12 In April 1945, President Roosevelt died.
He was the only president to be elected to 4 terms. Vice President Harry S. Truman became president. To end the war, Truman decided to drop the first atomic bomb on Hiroshima, Japan. Truman decided to drop the atomic bomb because the Japanese would not agree to an unconditional surrender. (Allies would set all the rules for Japan’s surrender) It killed about 140,000 people, mostly civilians. The Japanese did not believe we had another atomic bomb and refused to surrender. Three days later, a second atomic bomb was dropped on Nagasaki, Japan. It killed a total of 75,000 civilians. On September 2, 1945, the Japanese formally surrendered and this day became known as V-J day (Victory over Japan Day)

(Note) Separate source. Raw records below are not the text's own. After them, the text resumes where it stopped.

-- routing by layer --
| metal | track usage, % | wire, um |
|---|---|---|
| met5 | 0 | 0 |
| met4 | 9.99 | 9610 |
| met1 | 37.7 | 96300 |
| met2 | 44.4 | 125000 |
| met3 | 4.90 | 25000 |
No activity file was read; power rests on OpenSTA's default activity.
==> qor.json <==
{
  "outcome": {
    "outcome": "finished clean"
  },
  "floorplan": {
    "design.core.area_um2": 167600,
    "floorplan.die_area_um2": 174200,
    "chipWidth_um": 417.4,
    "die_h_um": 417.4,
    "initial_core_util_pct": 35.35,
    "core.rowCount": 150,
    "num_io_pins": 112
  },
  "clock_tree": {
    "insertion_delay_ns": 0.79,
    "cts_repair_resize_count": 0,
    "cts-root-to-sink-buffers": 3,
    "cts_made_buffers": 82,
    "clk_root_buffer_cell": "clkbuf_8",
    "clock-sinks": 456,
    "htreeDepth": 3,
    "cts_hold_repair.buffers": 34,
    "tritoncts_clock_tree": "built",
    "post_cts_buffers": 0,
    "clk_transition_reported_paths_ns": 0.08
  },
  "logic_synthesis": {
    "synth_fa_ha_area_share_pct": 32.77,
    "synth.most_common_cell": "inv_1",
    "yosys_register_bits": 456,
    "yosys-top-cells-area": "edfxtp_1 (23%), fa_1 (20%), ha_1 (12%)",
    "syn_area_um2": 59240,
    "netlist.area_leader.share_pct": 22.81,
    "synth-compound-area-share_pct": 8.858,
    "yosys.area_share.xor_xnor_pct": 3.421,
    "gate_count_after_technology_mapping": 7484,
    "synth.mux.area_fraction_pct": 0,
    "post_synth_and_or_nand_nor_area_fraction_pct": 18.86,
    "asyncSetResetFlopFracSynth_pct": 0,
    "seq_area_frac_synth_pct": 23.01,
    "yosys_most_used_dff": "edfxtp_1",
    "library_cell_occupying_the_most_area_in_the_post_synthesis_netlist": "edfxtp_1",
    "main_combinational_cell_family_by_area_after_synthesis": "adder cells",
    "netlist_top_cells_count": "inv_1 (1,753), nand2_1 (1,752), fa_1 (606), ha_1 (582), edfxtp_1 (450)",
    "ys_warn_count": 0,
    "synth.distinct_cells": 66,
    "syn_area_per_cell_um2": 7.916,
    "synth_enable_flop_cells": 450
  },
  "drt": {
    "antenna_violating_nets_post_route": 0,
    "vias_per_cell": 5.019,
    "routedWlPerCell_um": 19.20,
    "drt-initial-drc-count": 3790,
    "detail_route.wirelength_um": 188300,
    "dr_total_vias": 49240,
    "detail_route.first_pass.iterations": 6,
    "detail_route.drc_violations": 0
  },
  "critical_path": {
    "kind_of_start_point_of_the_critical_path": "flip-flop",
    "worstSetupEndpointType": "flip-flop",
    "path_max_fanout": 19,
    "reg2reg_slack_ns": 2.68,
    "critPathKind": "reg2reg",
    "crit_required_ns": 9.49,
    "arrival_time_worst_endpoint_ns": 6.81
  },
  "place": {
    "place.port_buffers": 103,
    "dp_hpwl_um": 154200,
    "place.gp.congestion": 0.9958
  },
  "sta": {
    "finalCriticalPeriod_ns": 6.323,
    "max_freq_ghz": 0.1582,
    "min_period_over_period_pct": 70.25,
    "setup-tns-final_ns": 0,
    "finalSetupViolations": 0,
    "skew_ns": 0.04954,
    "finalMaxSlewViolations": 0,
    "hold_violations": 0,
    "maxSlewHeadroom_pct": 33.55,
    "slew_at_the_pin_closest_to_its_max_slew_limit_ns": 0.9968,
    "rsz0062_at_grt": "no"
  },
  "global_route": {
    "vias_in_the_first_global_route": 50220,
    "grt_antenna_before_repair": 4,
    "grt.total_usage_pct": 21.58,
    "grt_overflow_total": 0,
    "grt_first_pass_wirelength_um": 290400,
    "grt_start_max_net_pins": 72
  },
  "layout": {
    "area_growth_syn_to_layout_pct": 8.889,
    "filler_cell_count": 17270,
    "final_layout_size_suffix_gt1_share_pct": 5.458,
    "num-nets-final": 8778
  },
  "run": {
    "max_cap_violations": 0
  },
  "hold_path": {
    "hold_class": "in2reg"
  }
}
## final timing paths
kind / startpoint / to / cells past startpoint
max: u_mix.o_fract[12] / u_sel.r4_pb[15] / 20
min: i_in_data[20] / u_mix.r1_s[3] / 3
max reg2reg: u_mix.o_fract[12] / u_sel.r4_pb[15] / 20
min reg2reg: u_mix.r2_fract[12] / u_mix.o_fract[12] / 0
$ cat config.mk
export PLATFORM = sky130hd
export DESIGN_NAME = nearest_point_search
export DESIGN_NICKNAME = d
export VERILOG_FILES = /design/src/hdl/nps_pkg.sv /design/src/hdl/nearest_point_search.sv
export SDC_FILE = /design/constraint.sdc
export NUM_CORES = 2
export LEC_CHECK = 0
export BUFFER_PORTS_ARGS = -buffer_cell sky130_fd_sc_hd__buf_4
export CORE_MARGIN = 2
export CORE_UTILIZATION = 25
export CTS_BUF_LIST = sky130_fd_sc_hd__clkbuf_16
export DETAILED_ROUTE_END_ITERATION = 10
export SLEW_MARGIN = 5
export SYNTH_ARGS = -nofsm -noshare
export SYNTH_HDL_FRONTEND = slang
export SYNTH_SLANG_ARGS = --single-unit
$ cat constraint.sdc
create_clock -name clock -period 13.65 [get_ports clock]
set_clock_uncertainty 0.05 [all_clocks]
set_input_delay 0.6825 -clock clock [delete_from_list [all_inputs] [get_ports clock]]
set_output_delay 0.6825 -clock clock [all_outputs]
set_load 0.05 [all_outputs]
$ cat src/hdl/nps_pkg.sv
`default_nettype none
// ----------------------------------------------------------------------------
// nps_pkg
// Types and constants shared by the nearest point search block.
// ----------------------------------------------------------------------------
package nps_pkg;

   // Set capacity; the index field is 12 bits, so the capacity tops out there.
   localparam int MAX_POINTS = 4096;
   localparam int INDEX_W    = 12;
   localparam int POS_CAP    = (MAX_POINTS < (1 << INDEX_W)) ? MAX_POINTS : (1 << INDEX_W);
   localparam int CNT_W      = $clog2(POS_CAP + 1);

   localparam int COORD_W = 16;
   localparam int LIMIT_W = 16;
   localparam int ADIFF_W = COORD_W;           // |a - b| of two 16 bit values fits 16 bits
   localparam int SQ_W    = 2 * ADIFF_W;
   localparam int DIST_W  = SQ_W + 2;          // sum of three squares
   localparam int LSQ_W   = 2 * LIMIT_W;

   localparam logic [LIMIT_W-1:0] LIMIT_RESET = 16'd1024;

   localparam int CSR_IDX_W = 2;

   typedef enum logic [CSR_IDX_W-1:0] {
      CSR_REF_X = 2'd0,
      CSR_REF_Y = 2'd1,
      CSR_REF_Z = 2'd2,
      CSR_LIMIT = 2'd3
   } csr_index_type;

   typedef struct packed {
      logic signed [COORD_W-1:0] point_x;
      logic signed [COORD_W-1:0] point_y;
      logic signed [COORD_W-1:0] point_z;
      logic                      last_point;
   } req_type;

   typedef struct packed {
      logic signed [COORD_W-1:0] near_x;
      logic signed [COORD_W-1:0] near_y;
      logic signed [COORD_W-1:0] near_z;
      logic [INDEX_W-1:0]        near_index;
      logic                      found;
      logic                      overflow;
   } rsp_type;

   // One beat after the squaring stage
   typedef struct packed {
      logic [SQ_W-1:0]           sq_x;
      logic [SQ_W-1:0]           sq_y;
      logic [SQ_W-1:0]           sq_z;
      logic [LSQ_W-1:0]          lim_sq;
      logic signed [COORD_W-1:0] point_x;
      logic signed [COORD_W-1:0] point_y;
      logic signed [COORD_W-1:0] point_z;
      logic                      last_point;
   } sq_type;

endpackage : nps_pkg
`default_nettype wire

$ cat src/hdl/nearest_point_search.sv
`default_nettype none
// A point beat is registered in in_ff, then in sq_ff for the compare stage;
//   a last-point beat holds there until rsp_ff is free, then shows on rsp_valid.
// Throughput: one point per cycle unless held, set by the best-distance loop.
// Reset (synchronous): clears the set state and pipeline, reference to 0, limit to 1024.
// ----------------------------------------------------------------------------
// nearest_point_search
// Streams 3D points, tracks the one nearest the reference under the limit
// and returns it, its index and the found/overflow flags on the last point.
// ----------------------------------------------------------------------------
module nearest_point_search
   import nps_pkg::*;
(
   input  wire logic                 clock,
   input  wire logic                 reset,

   input  wire logic                 req_valid,
   output logic                      req_ready,
   input  wire req_type              req_data,

   output logic                      rsp_valid,
   input  wire logic                 rsp_ready,
   output rsp_type                   rsp_data,

   input  wire logic                 csr_we,
   input  wire csr_index_type        csr_index,
   input  wire logic [LIMIT_W-1:0]   csr_wdata
);

   function automatic logic [ADIFF_W-1:0] abs_diff(input logic signed [COORD_W-1:0] a,
                                                   input logic signed [COORD_W-1:0] b);
      logic [COORD_W:0] d;
      d = {a[COORD_W-1], a} - {b[COORD_W-1], b};
      abs_diff = d[COORD_W] ? ADIFF_W'(-d) : d[ADIFF_W-1:0];
   endfunction

   // configuration
   logic signed [COORD_W-1:0] ref_x_ff, ref_y_ff, ref_z_ff;
   logic [LIMIT_W-1:0]        limit_ff;

   // pipeline
   logic    in_valid_ff, sq_valid_ff, rsp_valid_ff;
   req_type in_ff;
   sq_type  sq_ff, sq_in;
   rsp_type rsp_ff, rsp_in;

   // set state
   logic [DIST_W-1:0]         best_sq_ff, best_sq_in;
   logic [INDEX_W-1:0]        best_pos_ff, best_pos_in;
   logic signed [COORD_W-1:0] best_x_ff, best_y_ff, best_z_ff;
   logic signed [COORD_W-1:0] best_x_in, best_y_in, best_z_in;
   logic [CNT_W-1:0]          count_ff, count_in;
   logic                      found_ff, found_in;
   logic                      ovf_ff, ovf_in;

   logic [ADIFF_W-1:0] ax, ay, az;
   logic [DIST_W-1:0]  dist_sq;
   logic               win;
   logic               out_free, sq_go, sq_free, in_free, emit;

   // handshake: a non-last beat in the compare stage never waits on the output
   assign out_free  = !rsp_valid_ff || rsp_ready;
   assign sq_go     = sq_valid_ff && (!sq_ff.last_point || out_free);
   assign sq_free   = !sq_valid_ff || sq_go;
   assign in_free   = !in_valid_ff || sq_free;
   assign req_ready = in_free;
   assign emit      = sq_go && sq_ff.last_point;

   // squaring stage
   always_comb begin
      ax = abs_diff(in_ff.point_x, ref_x_ff);
      ay = abs_diff(in_ff.point_y, ref_y_ff);
      az = abs_diff(in_ff.point_z, ref_z_ff);
      sq_in.sq_x       = SQ_W'(ax) * SQ_W'(ax);
      sq_in.sq_y       = SQ_W'(ay) * SQ_W'(ay);
      sq_in.sq_z       = SQ_W'(az) * SQ_W'(az);
      sq_in.lim_sq     = LSQ_W'(limit_ff) * LSQ_W'(limit_ff);
      sq_in.point_x    = in_ff.point_x;
      sq_in.point_y    = in_ff.point_y;
      sq_in.point_z    = in_ff.point_z;
      sq_in.last_point = in_ff.last_point;
   end

   // compare stage
   always_comb begin
      dist_sq = DIST_W'(sq_ff.sq_x) + DIST_W'(sq_ff.sq_y) + DIST_W'(sq_ff.sq_z);
      win     = (dist_sq < DIST_W'(sq_ff.lim_sq)) && (!found_ff || dist_sq < best_sq_ff);

      best_sq_in  = best_sq_ff;
      best_pos_in = best_pos_ff;
      best_x_in   = best_x_ff;
      best_y_in   = best_y_ff;
      best_z_in   = best_z_ff;
      count_in    = count_ff;
      found_in    = found_ff;
      ovf_in      = ovf_ff;

      if (count_ff >= CNT_W'(POS_CAP)) begin
         ovf_in = 1'b1;
      end else begin
         // first point of a set is the fallback answer
         if (count_ff == '0) begin
            best_x_in   = sq_ff.point_x;
            best_y_in   = sq_ff.point_y;
            best_z_in   = sq_ff.point_z;
            best_pos_in = '0;
         end
         if (win) begin
            best_sq_in  = dist_sq;
            best_pos_in = INDEX_W'(count_ff);
            best_x_in   = sq_ff.point_x;
            best_y_in   = sq_ff.point_y;
            best_z_in   = sq_ff.point_z;
            found_in    = 1'b1;
         end
         count_in = count_ff + CNT_W'(1);
      end

      rsp_in.near_x     = best_x_in;
      rsp_in.near_y     = best_y_in;
      rsp_in.near_z     = best_z_in;
      rsp_in.near_index = best_pos_in;
      rsp_in.found      = found_in;
      rsp_in.overflow   = ovf_in;
   end

   always_ff @(posedge clock) begin
      if (reset) begin
         ref_x_ff     <= '0;
         ref_y_ff     <= '0;
         ref_z_ff     <= '0;
         limit_ff     <= LIMIT_RESET;
         in_valid_ff  <= 1'b0;
         sq_valid_ff  <= 1'b0;
         rsp_valid_ff <= 1'b0;
         best_sq_ff   <= '0;
         best_pos_ff  <= '0;
         best_x_ff    <= '0;
         best_y_ff    <= '0;
         best_z_ff    <= '0;
         count_ff     <= '0;
         found_ff     <= 1'b0;
         ovf_ff       <= 1'b0;
      end else begin
         if (csr_we) begin
            case (csr_index)
               CSR_REF_X: ref_x_ff <= csr_wdata;
               CSR_REF_Y: ref_y_ff <= csr_wdata;
               CSR_REF_Z: ref_z_ff <= csr_wdata;
               CSR_LIMIT: limit_ff <= csr_wdata;
               default:   ;
            endcase
         end

         if (in_free) begin
            in_valid_ff <= req_valid;
         end
         if (sq_free) begin
            sq_valid_ff <= in_valid_ff;
         end

         if (emit) begin
            rsp_valid_ff <= 1'b1;
         end else if (rsp_ready) begin
            rsp_valid_ff <= 1'b0;
         end

         if (emit) begin
            // set done: back to a clean set
            best_sq_ff  <= '0;
            best_pos_ff <= '0;
            best_x_ff   <= '0;
            best_y_ff   <= '0;
            best_z_ff   <= '0;
            count_ff    <= '0;
            found_ff    <= 1'b0;
            ovf_ff      <= 1'b0;
         end else if (sq_go) begin
            best_sq_ff  <= best_sq_in;
            best_pos_ff <= best_pos_in;
            best_x_ff   <= best_x_in;
            best_y_ff   <= best_y_in;
            best_z_ff   <= best_z_in;
            count_ff    <= count_in;
            found_ff    <= found_in;
            ovf_ff      <= ovf_in;
         end
      end
   end

   // payload registers
   always_ff @(posedge clock) begin
      if (in_free && req_valid) begin
         in_ff <= req_data;
      end
      if (sq_free && in_valid_ff) begin
         sq_ff <= sq_in;
      end
      if (emit) begin
         rsp_ff <= rsp_in;
      end
   end

   assign rsp_valid = rsp_valid_ff;
   assign rsp_data  = rsp_ff;

   // ---------------------------------------------------------------------
   // assertions
   // ---------------------------------------------------------------------
   a_cnt_bound: assert property (@(posedge clock) disable iff (reset)
      count_ff <= CNT_W'(POS_CAP))
      else $error("point counter past capacity");

   a_ovf_sat: assert property (@(posedge clock) disable iff (reset)
      ovf_ff |-> count_ff == CNT_W'(POS_CAP))
      else $error("overflow set without saturated counter");

   a_found_cnt: assert property (@(posedge clock) disable iff (reset)
      found_ff |-> count_ff != '0)
      else $error("winner recorded in an empty set");

   a_notfound_idx: assert property (@(posedge clock) disable iff (reset)
      rsp_valid_ff && !rsp_ff.found |-> rsp_ff.near_index == '0)
      else $error("index nonzero with no point found");

   a_rsp_from_last: assert property (@(posedge clock) disable iff (reset)
      $rose(rsp_valid_ff) |-> $past(sq_valid_ff && sq_ff.last_point))
      else $error("result raised without a last-point beat");

endmodule : nearest_point_search
`default_nettype wire

== Word level (Yosys, flattened, before mapping) ==
Index checks and enable logic that the tools add are counted.

* Register bits: 464
* Output and inout bits: 64
* Logic and storage cells: 98

* Add/subtract/negate cells: 9
* Multiply operators: 4
* $lt $le $gt $ge: 3
* Equality and inequality tests: 3
* Multiplexer cells: 20
* Bitwise logic cells: 1
* Reductions and logical operators: 25

{| class="wikitable"
|+ Operator list
! operator !! count
|-
| 16-bit 2-to-1 mux || 12
|-
| 16-bit by 16-bit multiplier with 32-bit output || 4
|-
| 16-bit by 16-bit subtractor with 17-bit output || 3
|-
| 16-bit negation || 3
|-
| 12-bit 2-to-1 mux || 3
|-
| 33-bit by 32-bit adder with 34-bit output || 1
|-
| 34-bit by 32-bit less-than comparator with 1-bit output || 1
|-
| 34-bit less-than comparator || 1
|-
| 32-bit by 32-bit adder with 33-bit output || 1
|-
| 13-bit by 1-bit adder with 13-bit output (second input constant) || 1
|-
| 13-bit >= comparator (second input constant) || 1
|-
| 13-bit zero test || 1
|-
| 2-bit AND reduction || 5
|-
| 1-bit logical AND || 5
|-
| 1-bit zero test || 5
|-
| 1-bit logical OR || 5
|-
| 1-bit 2-to-1 mux || 5
|-
| 2-bit equality test (second input constant) || 2
|-
| 3-bit AND reduction || 1
|-
| 2-bit by 1-bit equality test with 1-bit output (second input constant) || 1
|-
| 2-bit zero test || 1
|-
| 2-bit nonzero test || 1
|-
| 2-bit OR reduction || 1
|-
| 1-bit inverter || 1
|}

== Logic depth before layout (Yosys ltp) ==
* Word-level depth: 7
* Gate-level depth with buffers: 40
* Gate-level depth less buffers: 39

== Worst setup path after synthesis ==
No wires, ideal clock.

* Kind: reg-to-reg
* From: register in_ff[35] in the netlist's numbering
* To: register sq_ff[174] in the netlist's numbering (data pin)
* Data arrival time: 9.280 ns
* Path slack: 4.055 ns
* Stages on the path, launching flop included: 35
* Path buffers: 1
* Clock period less this slack: 9.595 ns
* Cell sequence: edfxtp_1 ha_1 nor2b_1 o211ai_1 a32oi_1 a2111oi_0 nor3_1 o31ai_1 buf_2 nand2_1 xor2_1 clkinv_1 nand2_1 inv_1 fa_1 inv_1 fa_1 inv_1 fa_1 inv_1 fa_1 fa_1 fa_1 inv_1 ha_1 a211o_1 a211oi_1 o31ai_1 a2111oi_0 nor3_1 o41ai_1 o211ai_1 a31oi_1 o21ai_0 xor2_1

{| class="wikitable"
|+ RTL lines
! what !! RTL line !! RTL
|-
| from (decl) || nearest_point_search.sv:43 || <nowiki>req_type in_ff;</nowiki>
|-
| from (signal assigned) || nearest_point_search.sv:194 || <nowiki>in_ff <= req_data;</nowiki>
|-
| to (signal assigned) || nearest_point_search.sv:197 || <nowiki>sq_ff <= sq_in;</nowiki>
|-
| to (decl) || nearest_point_search.sv:44 || <nowiki>sq_type sq_ff, sq_in;</nowiki>
|}

==> flow_metrics.py <==
metrics = {
    "grt": {
        "grt_max_degree": 174,
        "grt.total_usage": 0.126,
        "grt_pass1_wl_um": 210000,
        "gr-total-overflow": 0,
        "antenna_found_initial": 4,
        "grt_pass1_vias": 38339,
    },
    "logic_synthesis": {
        "synth_ff_type": "edfxtp_1",
        "synth_edf_count": 284,
        "async_reset_ff_frac": 0,
        "syn_area_um2": 51000,
        "synthCells": 5303,
        "ys_seq_area_frac": 0.236,
        "yosysTopAreaCell": "fa_1",
        "synth_cell_type_count": 87,
        "yosysWarnings": 0,
        "synth.avg_cell_area_um2": 9.62,
        "synth_area_leaders": "fa_1, edfxtp_1, ha_1",
        "synth_top_area_frac": 0.269,
        "ys_seq_elements": 460,
    },
    "floorplan": {
        "start_util": 0.252,
        "dieArea_um2": 208000,
        "die_h_um": 456,
        "core_area_um2": 203000,
        "rows": 165,
        "pin_count": 136,
        "die_width_um": 456,
    },
    "route": {
        "wl_met3_um": 6220,
        "wirelength_um": 129000,
        "postRouteAntennaNets": 0,
        "vias_per_cell": 4.48,
        "num_vias": 36368,
        "drc": 0,
        "topRoutingLayerUsed": "met5",
        "wire_per_inst_um": 15.9,
        "drt-met1-wl_um": 56600,
        "drt_first_pass_iters": 5,
        "dr.first_iter.drc_count": 2254,
        "met2_length_um": 61300,
    },
    "clock_tree": {
        "cts_resized": 0,
        "cts_setup_buffers": 0,
        "path_clk_slew_ns": 0.06,
        "clk_root_buffer_cell": "clkbuf_16",
        "hold_buffers": 0,
        "clkLatencyLatePin_ns": 0.62,
        "clockBufferDepth": 3,
        "clock-sinks": 460,
        "cts_tree": "built",
        "cts-buffers-inserted": 50,
        "h-tree-depth": 2,
    },
    "timing": {
        "post-route-period-util": 0.815,
        "grt_setup_unrepaired": "false",
        "layout_min_cycle_time_ns": 11.13,
        "final_max_slew_viol_count": 0,
        "fin_tns_setup_ns": 0,
        "max_slew_margin": 0.160,
        "setup_violations": 0,
        "tightest_slew_ns": 1.26,
        "finalHoldViolations": 0,
        "fin_ws_ns": 2.52,
        "max_freq_ghz": 0.0899,
    },
    "cells_and_area": {
        "finalNonFillerCells": 8126,
        "fin_nets": 6702,
        "areaGrowthSynthToFinish_pct": 11.5,
        "final_area_um2": 56900,
        "layout_commonest_cell": "inv_1",
        "layout-drive-gt1-share": 0.0664,
        "num-fill-cells": 21206,
        "final_cell_mix": "inv_1, fa_1, ha_1",
    },
    "placement": {
        "gp_congestion": 0.930,
        "placedInstanceArea_um2": 55300,
        "placedCellCount": 8031,
        "dpl.hpwl_um": 105000,
        "io_buffers": 135,
        "pre_cts_slack_ns": 2.61,
    },
    "critical_path": {
        "cp.arrival_ns": 11.42,
        "critPathTopFamily": "compound AO/OA/AOI/OAI gates",
        "worstPathRequired_ns": 13.94,
        "path_common_cell": "fa_1",
        "start_kind": "flip-flop",
        "cpMaxStageDelayCell": "o31ai_2",
        "path_class": "flip-flop to flip-flop",
        "crit_path_max_incr_delay_ns": 0.86,
        "critPathCaptureType": "flip-flop",
        "critPathBufInv": 7,
        "path_max_fanout": 16,
    },
    "run": {
        "drv_cap": 0,
    },
    "min_path": {
        "hp-class": "primary input to flip-flop",
    },
    "run_status": {
        "outcome": "finished clean",
    },
}
[kinds of logic (layout without fill, tap and decap cells)]
logic type,Yosys count,count (layout),share of synthesized area
AND/OR/NAND/NOR,1297,1297,0.113
buffers and inverters,1268,1417,0.0942
adder cells (fa/ha/maj),1219,1219,0.400
AO/OA/AOI/OAI,684,684,0.0861
flip-flops,460,460,0.236
XOR/XNOR,247,247,0.0430
multiplexers,126,126,0.0274
other,2,4,0.000147
[per-layer routing]
layer,up-vias,global-route usage
li1,17115,-
met1,18230,0.166
met2,853,0.213
met3,168,0.0129
met4,2,0.0436
met5,-,0
[worst reg2reg max path: cells and delay by family, from the launching register on]
family / cells / cell delay, ns
buffers and inverters: 7 / 0.87
adders and majority gates: 9 / 3.69
and+or+nand+nor: 5 / 0.72
DFF: 1 / 0.38
xor gates and xnor gates: 2 / 0.84
AOI/OAI and AO/OA: 12 / 4.29
[Yosys cell counts, types with 8 or more instances]
cell	instances
inv_1	1130
fa_1	685
ha_1	534
nor2_1	463
nand2_1	452
edfxtp_1	284
a21oi_1	235
dfxtp_1	176
xnor2_1	168
o21ai_0	112
a21o_1	103
clkbuf_1	99
mux2i_1	77
xor2_1	76
nand3_1	64
and2_1	59
nor3_1	49
o21a_1	38
nand2b_1	37
nor2b_1	36
o21bai_1	32
mux2_2	29
or2_2	29
nand4_1	22
mux2_4	20
a31oi_1	19
and3_1	19
clkinv_1	17
o31ai_1	16
buf_2	15
or3_1	14
o22a_1	13
a211oi_1	11
nor4_1	11
o211ai_1	10
a21boi_0	9
a2111oi_0	8
and4_1	8
[stage by stage]
| step | hold WS, ns | utilization |
|---|---|---|
| 2_1_floorplan | 0.350 | - |
| 3_3_place_gp | 0.385 | 0.273 |
| 3_5_place_dp | 0.380 | 0.273 |
| 4_1_cts | 0.153 | 0.281 |
| 5_1_grt | 0.160 | 0.281 |
| 6_report | 0.191 | 0.281 |
[sequential cells by signal, summed over array words and instances, names as in the netlist]
register     cells
best_pos_ff     12
best_sq_ff      34
best_x_ff       16
best_y_ff       16
best_z_ff       16
count_ff        13
found_ff         1
in_ff           49
in_valid_ff      1
limit_ff        16
ovf_ff           1
ref_x_ff        16
ref_y_ff        16
ref_z_ff        16
rsp_data        62
rsp_valid        1
sq_ff          173
sq_valid_ff      1
[path summary, 6_finish.rpt]
kind	from	endpoint	slack, ns	cells past startpoint
hold / removal	req_data[15]	in_ff[15]$_DFFE_PP_	0.19	1
setup reg to reg	in_ff[33]$_DFFE_PP_	sq_ff[174]$_DFFE_PP_	2.52	35
setup / recovery	in_ff[33]$_DFFE_PP_	sq_ff[174]$_DFFE_PP_	2.52	35
hold reg to reg	ref_y_ff[15]$_SDFFE_PP0P_	ref_y_ff[15]$_SDFFE_PP0P_	0.40	2
[final cells by class]
| cell class | instances | area (um^2) | area share |
|---|---|---|---|
| Antenna cell | 1 | 2.50 | 0.0000440 |
| Clock buffer | 52 | 1300 | 0.0229 |
| Timing Repair Buffer | 174 | 1320 | 0.0232 |
| Inverter | 1149 | 4310 | 0.0758 |
| Sequential cell | 460 | 12100 | 0.212 |
| Clock inverter | 42 | 327 | 0.00574 |
| Multi-Input combinational cell | 3576 | 34200 | 0.602 |
| Tap cell | 2672 | 3340 | 0.0588 |
Power is left out: the tool's default activity adds up to more than one toggle a clock period on the data nets, which glitch-free logic cannot reach.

13 Red=military deaths(millions) Orange=civilian death(millions)
World War II Deaths Red=military deaths(millions) Orange=civilian death(millions)

14 Changing Roles in Society
Many middle-class women did not have jobs before the war. They were expected to stay at home and raise families. During the war, middle-class women took all sorts of jobs. The nickname “Rosie the Riveter” was given to the many women who worked in jobs that only men had held before. After the war, many of these women wanted to keep their jobs. They found satisfaction in working outside the home. Soldiers coming home from the war took back their jobs. Women then found jobs as teachers, nurses, and other work more open to women. Today, women make up half the workforce.

15 Changing Roles in Society
The Tuskegee Airmen were African American pilots who fought in World War II. They were the first African American pilots in the U.S. military. In 1941, Congress had to force the segregated military to allow African Americans to fly airplanes.

16 United Nations The “United Nations” began on October 24, 1945 and it was led by the U.S. and its Allies. The United Nations was a group of nations that came together to insure that a war like World War II never happened again. Today, the United Nations is involved in negotiating peace and war around the globe.